*EXERCISE*: Scan the data, and whenever a line contains "name", copy it.
====== DATA RECORDS ======
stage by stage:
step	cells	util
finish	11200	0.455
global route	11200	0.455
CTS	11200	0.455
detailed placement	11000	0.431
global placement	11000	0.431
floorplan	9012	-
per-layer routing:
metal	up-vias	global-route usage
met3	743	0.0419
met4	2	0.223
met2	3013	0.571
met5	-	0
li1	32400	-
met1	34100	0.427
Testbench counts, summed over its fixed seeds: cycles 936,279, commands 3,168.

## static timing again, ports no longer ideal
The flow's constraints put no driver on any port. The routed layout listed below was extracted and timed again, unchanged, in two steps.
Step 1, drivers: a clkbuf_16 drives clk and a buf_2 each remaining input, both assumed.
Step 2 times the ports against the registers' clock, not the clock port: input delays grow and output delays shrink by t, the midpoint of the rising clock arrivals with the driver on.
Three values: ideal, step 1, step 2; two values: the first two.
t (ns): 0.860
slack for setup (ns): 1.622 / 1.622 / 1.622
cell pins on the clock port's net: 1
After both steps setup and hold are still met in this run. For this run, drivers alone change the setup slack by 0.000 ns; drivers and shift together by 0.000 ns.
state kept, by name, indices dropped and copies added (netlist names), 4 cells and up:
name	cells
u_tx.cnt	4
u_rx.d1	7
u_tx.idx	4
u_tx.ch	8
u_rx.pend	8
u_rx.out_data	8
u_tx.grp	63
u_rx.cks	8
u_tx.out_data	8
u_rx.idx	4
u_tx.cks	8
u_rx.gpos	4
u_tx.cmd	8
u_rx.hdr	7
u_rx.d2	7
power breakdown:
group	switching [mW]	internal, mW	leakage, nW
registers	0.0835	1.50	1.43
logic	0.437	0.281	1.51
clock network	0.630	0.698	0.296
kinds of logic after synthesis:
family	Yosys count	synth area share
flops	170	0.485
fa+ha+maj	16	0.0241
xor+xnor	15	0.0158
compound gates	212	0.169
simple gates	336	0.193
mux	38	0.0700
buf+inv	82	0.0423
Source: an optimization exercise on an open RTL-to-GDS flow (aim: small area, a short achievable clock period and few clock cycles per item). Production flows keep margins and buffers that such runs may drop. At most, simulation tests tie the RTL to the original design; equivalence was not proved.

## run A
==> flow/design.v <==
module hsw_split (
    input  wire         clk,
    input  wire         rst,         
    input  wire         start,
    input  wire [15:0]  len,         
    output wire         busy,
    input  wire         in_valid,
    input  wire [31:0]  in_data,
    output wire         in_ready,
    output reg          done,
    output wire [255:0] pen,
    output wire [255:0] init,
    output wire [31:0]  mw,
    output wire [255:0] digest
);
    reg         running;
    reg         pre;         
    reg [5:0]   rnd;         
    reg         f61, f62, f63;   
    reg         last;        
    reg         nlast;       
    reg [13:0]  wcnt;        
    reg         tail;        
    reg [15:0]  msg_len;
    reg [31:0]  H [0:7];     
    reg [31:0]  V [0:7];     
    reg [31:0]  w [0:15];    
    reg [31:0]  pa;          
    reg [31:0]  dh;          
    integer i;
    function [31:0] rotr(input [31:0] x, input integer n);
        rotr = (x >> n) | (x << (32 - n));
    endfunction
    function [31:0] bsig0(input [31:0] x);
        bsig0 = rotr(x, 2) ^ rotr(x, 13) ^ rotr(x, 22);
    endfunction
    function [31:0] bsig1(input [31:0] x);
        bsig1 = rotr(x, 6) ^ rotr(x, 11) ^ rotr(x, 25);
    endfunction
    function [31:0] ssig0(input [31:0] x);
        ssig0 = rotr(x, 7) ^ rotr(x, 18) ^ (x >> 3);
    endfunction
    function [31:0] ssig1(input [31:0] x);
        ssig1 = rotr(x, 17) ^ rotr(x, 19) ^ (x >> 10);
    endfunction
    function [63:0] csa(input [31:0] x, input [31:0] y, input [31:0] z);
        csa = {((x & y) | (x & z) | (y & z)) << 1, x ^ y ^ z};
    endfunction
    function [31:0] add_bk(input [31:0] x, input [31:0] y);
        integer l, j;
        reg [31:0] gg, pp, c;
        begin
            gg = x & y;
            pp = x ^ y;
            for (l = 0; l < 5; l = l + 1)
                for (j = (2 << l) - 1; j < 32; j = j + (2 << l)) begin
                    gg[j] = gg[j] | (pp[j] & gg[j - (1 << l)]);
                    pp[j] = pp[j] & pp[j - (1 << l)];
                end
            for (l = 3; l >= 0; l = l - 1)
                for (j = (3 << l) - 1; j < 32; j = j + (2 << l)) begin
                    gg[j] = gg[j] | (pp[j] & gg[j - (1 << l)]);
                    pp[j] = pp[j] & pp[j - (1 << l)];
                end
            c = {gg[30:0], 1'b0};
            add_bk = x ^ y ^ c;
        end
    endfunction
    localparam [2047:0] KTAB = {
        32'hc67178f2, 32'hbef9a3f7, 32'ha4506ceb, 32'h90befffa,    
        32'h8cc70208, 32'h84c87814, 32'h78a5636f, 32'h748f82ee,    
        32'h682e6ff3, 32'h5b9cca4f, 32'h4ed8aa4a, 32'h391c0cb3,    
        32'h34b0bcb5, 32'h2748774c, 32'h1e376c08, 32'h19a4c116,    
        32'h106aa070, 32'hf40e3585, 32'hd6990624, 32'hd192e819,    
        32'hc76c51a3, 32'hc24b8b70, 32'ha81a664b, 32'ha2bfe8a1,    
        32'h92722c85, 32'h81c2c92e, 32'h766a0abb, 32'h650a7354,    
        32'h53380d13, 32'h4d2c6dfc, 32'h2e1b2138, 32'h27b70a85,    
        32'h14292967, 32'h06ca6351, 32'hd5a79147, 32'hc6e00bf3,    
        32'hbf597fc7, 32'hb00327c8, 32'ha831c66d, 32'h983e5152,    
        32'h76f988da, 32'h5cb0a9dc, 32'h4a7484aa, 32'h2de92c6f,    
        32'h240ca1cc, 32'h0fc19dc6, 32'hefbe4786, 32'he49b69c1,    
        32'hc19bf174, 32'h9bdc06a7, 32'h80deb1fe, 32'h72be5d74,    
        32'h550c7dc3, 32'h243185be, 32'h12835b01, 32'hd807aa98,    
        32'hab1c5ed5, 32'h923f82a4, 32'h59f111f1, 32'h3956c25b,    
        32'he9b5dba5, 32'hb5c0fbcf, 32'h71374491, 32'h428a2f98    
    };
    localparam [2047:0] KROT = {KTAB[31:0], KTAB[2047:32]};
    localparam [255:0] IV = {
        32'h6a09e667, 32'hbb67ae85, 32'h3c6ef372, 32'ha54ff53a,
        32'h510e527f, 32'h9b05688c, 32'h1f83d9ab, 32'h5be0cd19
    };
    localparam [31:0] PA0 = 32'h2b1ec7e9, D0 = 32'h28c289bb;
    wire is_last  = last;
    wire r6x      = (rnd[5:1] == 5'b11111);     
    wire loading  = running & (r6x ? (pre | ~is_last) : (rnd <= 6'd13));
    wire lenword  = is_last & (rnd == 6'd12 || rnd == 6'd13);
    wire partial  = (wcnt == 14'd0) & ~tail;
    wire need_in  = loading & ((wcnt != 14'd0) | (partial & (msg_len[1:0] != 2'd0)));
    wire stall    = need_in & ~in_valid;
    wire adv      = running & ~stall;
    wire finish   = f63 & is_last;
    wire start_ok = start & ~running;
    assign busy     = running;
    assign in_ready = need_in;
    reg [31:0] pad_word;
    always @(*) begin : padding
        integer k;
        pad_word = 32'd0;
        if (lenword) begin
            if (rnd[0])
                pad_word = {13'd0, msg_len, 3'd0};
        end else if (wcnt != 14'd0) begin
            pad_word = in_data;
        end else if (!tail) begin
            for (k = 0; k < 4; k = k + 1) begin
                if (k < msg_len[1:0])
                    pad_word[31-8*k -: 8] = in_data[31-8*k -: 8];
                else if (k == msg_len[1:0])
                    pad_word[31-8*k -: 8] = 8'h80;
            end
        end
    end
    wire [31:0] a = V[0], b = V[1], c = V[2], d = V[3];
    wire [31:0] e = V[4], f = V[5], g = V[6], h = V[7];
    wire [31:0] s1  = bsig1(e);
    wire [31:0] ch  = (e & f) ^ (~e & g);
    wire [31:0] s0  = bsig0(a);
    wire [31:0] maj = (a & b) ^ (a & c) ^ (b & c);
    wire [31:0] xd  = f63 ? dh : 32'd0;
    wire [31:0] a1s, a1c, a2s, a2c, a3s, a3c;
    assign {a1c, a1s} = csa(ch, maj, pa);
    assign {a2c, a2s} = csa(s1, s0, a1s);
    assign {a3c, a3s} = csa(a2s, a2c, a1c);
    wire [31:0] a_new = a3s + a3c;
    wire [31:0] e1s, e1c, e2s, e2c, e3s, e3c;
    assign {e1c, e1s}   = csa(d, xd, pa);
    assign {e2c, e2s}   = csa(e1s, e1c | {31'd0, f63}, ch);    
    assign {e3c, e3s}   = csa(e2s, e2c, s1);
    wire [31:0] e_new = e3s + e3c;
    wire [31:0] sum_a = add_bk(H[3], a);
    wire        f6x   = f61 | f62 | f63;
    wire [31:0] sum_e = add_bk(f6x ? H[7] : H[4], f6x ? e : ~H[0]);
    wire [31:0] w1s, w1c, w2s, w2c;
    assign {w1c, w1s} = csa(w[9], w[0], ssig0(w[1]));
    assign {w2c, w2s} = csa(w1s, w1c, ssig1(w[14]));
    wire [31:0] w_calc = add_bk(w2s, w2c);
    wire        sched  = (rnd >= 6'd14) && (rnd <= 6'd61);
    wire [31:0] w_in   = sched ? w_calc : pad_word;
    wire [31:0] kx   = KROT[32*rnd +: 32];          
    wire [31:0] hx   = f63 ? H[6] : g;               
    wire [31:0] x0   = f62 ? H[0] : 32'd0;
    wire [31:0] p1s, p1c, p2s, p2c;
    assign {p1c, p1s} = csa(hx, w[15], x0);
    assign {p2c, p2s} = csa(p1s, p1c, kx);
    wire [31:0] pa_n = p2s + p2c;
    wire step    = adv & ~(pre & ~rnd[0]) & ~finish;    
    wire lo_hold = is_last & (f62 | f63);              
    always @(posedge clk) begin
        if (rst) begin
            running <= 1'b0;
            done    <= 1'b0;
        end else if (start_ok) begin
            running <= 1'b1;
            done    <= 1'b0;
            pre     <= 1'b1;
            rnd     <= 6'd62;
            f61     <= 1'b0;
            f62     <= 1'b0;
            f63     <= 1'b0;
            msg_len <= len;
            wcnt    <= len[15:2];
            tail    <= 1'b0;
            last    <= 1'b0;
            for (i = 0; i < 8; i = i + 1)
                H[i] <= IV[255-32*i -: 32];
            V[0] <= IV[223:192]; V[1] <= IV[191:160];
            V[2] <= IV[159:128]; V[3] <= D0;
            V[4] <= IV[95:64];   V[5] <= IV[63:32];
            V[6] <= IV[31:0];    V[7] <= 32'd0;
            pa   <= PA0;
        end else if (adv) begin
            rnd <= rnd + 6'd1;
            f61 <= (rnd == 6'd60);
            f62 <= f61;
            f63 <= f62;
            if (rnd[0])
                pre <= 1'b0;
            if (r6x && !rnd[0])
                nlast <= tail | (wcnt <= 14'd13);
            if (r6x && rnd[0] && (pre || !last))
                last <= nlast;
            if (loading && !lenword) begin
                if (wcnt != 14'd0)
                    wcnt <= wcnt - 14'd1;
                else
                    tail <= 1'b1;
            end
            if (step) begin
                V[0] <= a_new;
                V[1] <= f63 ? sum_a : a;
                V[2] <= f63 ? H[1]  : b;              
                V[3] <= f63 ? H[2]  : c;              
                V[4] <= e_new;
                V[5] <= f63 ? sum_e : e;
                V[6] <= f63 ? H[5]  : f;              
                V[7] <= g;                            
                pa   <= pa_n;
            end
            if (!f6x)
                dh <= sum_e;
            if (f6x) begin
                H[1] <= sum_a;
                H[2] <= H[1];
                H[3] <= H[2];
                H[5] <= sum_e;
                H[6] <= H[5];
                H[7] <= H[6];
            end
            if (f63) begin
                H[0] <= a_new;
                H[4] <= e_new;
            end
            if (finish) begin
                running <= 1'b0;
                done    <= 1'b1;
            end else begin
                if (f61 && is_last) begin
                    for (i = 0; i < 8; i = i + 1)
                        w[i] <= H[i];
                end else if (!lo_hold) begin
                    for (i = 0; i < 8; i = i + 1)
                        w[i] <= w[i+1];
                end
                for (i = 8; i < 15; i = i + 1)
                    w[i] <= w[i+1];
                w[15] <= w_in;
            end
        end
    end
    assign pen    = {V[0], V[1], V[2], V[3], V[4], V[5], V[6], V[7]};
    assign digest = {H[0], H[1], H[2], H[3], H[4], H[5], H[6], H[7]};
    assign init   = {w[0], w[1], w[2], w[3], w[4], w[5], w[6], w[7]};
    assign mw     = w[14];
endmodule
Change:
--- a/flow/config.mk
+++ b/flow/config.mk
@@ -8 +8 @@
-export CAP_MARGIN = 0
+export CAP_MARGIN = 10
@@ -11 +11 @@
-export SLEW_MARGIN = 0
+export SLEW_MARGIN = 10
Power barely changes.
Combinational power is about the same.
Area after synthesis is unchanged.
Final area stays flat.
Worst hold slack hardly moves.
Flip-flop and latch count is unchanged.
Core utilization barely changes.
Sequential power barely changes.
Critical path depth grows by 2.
======
*RESPONSE AREA*:
state kept, by name, indices dropped and copies added (netlist names), 4 cells and up:
name	cells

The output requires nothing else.